(Saved entries)
Segment Open

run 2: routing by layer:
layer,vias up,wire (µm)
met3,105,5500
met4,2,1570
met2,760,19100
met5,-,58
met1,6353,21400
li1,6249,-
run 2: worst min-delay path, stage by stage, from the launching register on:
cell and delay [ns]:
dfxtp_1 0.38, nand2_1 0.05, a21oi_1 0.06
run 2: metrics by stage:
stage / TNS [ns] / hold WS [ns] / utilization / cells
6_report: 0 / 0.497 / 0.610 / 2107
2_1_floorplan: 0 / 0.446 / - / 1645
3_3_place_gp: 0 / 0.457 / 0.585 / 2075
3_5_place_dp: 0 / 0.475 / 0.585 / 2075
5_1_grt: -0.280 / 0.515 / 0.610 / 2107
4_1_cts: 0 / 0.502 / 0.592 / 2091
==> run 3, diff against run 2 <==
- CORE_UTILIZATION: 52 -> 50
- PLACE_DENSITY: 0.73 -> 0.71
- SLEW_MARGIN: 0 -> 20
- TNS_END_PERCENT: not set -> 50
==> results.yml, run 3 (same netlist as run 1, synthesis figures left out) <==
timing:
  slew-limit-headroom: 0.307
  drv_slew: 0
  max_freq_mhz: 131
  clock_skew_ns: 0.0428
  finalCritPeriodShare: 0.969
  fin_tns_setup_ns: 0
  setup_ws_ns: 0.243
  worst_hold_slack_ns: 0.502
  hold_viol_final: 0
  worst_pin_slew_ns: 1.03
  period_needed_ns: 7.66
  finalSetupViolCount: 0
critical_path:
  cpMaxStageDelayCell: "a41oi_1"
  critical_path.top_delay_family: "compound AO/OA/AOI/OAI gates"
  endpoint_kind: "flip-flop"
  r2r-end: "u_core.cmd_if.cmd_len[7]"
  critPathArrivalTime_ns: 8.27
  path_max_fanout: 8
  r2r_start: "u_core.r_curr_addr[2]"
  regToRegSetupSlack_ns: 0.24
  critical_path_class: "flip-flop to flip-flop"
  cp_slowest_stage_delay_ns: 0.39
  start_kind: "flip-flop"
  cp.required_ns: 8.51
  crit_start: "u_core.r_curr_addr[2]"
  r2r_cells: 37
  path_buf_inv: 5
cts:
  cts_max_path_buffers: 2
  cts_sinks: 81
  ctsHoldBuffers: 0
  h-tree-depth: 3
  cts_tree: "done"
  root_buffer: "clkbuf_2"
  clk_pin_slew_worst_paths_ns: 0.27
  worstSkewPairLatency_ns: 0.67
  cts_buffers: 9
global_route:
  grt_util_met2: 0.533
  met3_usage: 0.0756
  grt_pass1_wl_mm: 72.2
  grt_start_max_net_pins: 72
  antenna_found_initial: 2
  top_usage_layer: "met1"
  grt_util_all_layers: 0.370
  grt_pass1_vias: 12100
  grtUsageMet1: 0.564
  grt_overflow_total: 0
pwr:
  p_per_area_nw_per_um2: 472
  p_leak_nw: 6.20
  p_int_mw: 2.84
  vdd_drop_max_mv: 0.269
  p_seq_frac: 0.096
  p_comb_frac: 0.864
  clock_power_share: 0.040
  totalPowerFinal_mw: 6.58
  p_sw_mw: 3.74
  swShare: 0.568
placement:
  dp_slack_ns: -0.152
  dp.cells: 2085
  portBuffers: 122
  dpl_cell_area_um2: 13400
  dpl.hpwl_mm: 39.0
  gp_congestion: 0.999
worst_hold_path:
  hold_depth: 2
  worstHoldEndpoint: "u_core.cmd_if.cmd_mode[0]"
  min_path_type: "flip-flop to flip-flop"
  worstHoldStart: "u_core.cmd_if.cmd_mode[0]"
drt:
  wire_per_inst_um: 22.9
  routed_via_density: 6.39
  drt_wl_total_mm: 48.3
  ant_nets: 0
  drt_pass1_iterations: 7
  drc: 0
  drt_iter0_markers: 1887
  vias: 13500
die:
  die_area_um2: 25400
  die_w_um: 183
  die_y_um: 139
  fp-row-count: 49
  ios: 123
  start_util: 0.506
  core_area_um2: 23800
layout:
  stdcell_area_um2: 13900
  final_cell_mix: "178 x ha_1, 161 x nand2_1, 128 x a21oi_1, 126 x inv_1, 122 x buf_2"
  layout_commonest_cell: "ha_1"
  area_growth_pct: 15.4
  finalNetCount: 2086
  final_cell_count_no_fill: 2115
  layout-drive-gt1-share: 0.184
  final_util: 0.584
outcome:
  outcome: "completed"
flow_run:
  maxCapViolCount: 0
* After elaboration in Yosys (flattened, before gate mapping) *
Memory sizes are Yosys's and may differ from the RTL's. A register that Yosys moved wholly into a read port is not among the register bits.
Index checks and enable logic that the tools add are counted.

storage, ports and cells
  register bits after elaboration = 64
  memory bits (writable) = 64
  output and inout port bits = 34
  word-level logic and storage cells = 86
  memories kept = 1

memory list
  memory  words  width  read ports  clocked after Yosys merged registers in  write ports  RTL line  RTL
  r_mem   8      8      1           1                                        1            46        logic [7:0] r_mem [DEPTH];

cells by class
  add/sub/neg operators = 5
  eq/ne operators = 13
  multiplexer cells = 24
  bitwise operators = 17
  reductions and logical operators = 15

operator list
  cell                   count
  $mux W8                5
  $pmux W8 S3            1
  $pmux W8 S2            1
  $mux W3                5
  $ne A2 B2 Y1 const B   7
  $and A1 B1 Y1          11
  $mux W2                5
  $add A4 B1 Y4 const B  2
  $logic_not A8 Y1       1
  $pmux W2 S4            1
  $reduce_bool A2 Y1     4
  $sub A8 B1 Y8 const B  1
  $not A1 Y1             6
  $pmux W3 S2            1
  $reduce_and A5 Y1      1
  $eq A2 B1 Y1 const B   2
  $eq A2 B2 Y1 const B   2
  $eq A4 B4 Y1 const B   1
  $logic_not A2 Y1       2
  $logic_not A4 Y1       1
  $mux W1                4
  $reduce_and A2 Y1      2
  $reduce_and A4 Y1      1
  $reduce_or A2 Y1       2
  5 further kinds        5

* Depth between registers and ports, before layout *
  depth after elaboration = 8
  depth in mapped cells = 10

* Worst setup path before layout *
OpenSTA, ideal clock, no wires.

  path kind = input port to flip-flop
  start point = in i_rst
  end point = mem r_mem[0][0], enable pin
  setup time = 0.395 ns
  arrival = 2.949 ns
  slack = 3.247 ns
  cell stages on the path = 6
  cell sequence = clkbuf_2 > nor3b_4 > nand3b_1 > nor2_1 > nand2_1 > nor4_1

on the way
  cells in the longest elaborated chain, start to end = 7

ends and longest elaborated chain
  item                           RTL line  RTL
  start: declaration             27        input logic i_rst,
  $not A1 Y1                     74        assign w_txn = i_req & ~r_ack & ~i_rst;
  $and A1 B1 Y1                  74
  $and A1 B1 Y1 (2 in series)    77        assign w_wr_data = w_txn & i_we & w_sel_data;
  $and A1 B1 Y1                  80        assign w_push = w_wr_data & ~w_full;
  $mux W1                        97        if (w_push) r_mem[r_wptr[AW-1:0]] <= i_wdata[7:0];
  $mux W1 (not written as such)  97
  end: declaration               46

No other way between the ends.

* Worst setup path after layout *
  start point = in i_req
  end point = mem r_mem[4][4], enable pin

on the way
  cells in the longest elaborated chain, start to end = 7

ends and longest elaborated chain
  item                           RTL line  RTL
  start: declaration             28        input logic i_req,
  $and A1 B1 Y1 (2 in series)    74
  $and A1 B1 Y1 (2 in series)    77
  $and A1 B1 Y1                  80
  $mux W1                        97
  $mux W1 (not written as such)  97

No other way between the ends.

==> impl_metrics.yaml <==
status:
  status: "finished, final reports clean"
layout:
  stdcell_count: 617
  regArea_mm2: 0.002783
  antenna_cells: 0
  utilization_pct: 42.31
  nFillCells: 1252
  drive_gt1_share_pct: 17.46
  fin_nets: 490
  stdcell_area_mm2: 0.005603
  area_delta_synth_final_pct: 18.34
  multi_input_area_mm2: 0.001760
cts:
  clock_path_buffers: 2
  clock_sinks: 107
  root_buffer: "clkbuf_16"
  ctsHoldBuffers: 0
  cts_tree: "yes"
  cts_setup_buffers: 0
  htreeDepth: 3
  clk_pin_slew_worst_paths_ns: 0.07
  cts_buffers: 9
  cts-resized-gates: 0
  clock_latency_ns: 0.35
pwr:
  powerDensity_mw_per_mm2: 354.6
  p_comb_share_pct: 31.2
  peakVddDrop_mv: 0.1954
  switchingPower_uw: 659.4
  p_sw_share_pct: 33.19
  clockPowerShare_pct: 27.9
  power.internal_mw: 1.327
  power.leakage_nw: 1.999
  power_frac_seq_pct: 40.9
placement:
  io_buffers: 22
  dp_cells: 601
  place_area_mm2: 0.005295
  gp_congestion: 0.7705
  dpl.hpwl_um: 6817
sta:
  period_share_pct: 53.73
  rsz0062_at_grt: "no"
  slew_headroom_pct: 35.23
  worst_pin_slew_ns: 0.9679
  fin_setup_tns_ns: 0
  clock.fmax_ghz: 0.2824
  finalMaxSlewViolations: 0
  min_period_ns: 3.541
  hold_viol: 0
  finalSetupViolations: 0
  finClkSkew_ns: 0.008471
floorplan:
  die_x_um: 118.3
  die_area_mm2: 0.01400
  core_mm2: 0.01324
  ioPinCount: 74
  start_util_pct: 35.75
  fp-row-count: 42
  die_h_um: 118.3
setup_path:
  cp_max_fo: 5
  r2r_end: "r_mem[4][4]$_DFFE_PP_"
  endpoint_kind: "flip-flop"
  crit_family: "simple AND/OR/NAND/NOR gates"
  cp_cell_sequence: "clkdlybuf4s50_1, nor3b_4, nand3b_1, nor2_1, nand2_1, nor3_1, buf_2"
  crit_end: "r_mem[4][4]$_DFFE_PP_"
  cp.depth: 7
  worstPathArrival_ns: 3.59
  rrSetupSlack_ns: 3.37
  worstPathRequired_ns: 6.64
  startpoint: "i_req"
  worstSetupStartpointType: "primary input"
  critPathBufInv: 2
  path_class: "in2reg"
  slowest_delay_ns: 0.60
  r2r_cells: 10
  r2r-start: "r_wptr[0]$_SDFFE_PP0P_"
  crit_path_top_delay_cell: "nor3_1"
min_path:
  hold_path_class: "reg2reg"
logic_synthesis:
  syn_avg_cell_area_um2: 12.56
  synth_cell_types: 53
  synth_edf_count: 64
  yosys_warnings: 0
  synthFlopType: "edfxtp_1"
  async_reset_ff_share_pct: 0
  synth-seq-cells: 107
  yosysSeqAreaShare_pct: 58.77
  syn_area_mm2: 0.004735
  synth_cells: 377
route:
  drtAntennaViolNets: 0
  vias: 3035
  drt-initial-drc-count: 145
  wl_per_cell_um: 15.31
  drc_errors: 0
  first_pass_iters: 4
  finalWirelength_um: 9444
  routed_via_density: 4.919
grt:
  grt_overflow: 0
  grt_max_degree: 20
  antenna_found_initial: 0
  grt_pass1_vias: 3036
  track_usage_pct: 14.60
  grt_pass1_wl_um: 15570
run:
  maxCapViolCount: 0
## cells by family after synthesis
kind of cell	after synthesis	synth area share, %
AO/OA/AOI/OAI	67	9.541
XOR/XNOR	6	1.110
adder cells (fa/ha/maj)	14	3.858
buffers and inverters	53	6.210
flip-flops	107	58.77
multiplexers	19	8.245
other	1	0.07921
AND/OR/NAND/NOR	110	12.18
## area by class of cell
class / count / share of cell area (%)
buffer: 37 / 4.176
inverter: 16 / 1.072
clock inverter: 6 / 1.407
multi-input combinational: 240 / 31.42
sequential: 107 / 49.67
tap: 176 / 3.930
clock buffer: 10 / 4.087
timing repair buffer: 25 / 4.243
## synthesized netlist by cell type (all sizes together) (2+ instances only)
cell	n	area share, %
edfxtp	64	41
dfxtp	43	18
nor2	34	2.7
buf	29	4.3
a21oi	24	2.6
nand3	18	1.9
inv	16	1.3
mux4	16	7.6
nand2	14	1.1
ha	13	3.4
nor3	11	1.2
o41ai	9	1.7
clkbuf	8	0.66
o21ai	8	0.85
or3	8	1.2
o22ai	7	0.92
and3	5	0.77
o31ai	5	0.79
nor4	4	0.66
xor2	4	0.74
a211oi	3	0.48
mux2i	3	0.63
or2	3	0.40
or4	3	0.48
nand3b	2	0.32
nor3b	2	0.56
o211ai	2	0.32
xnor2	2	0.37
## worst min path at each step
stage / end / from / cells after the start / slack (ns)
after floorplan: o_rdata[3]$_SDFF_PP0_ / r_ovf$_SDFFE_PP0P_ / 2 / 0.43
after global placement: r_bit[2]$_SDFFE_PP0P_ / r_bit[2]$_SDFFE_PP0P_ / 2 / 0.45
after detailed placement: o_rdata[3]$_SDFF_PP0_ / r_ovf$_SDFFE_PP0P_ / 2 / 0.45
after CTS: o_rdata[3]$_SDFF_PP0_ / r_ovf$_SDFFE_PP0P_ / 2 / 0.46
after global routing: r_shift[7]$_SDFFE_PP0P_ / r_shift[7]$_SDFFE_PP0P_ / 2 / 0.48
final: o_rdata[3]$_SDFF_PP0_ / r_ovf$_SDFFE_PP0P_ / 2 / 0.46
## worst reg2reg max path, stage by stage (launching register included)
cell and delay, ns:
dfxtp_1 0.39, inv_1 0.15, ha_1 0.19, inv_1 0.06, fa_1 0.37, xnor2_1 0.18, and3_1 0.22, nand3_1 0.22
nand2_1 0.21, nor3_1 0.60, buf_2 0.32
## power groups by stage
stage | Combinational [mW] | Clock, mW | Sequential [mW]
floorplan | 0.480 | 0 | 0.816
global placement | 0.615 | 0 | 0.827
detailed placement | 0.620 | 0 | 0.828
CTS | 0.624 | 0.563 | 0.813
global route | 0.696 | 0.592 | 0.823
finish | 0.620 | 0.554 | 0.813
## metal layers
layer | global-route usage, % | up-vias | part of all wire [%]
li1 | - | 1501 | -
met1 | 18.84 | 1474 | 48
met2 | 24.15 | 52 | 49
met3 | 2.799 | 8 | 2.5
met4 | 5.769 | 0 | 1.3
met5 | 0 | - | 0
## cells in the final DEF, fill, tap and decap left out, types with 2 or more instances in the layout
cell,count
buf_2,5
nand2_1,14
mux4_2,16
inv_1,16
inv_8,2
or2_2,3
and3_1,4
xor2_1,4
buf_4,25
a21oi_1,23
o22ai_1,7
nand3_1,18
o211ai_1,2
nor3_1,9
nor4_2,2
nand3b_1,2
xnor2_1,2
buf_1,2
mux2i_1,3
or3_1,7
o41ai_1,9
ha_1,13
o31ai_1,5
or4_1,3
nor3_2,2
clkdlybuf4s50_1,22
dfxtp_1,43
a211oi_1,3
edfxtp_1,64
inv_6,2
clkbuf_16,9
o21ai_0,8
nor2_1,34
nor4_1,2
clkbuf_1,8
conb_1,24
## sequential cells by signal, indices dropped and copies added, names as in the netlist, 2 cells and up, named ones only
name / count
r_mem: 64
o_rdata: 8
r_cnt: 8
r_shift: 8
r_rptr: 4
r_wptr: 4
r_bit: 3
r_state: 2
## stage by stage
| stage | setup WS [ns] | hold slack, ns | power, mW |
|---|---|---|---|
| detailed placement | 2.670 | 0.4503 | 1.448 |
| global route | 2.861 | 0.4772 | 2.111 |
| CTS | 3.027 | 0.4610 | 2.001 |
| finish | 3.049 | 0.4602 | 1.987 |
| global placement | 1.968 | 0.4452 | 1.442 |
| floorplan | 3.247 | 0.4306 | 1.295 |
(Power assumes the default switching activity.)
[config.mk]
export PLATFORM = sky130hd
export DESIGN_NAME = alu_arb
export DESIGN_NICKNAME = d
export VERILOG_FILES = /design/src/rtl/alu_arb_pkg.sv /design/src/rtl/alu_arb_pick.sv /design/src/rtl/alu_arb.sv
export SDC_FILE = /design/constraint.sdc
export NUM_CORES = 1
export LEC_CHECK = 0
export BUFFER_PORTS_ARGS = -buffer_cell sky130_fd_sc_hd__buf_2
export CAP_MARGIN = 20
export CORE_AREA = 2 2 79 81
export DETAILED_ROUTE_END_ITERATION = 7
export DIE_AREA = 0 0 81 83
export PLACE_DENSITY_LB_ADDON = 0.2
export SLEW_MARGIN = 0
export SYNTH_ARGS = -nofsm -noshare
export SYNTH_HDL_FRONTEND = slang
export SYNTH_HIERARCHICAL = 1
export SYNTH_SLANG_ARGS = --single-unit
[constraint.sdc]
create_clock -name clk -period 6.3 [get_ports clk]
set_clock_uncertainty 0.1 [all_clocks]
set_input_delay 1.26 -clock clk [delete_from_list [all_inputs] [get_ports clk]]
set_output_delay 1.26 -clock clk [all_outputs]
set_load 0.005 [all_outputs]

Segment Closed

▶ [Exercise objective] Pull every line with the word "series" from the data.

▶ [Expected output]
  $and A1 B1 Y1 (2 in series)    77        assign w_wr_data = w_txn & i_we & w_sel_data;
  $and A1 B1 Y1 (2 in series)    74
  $and A1 B1 Y1 (2 in series)    77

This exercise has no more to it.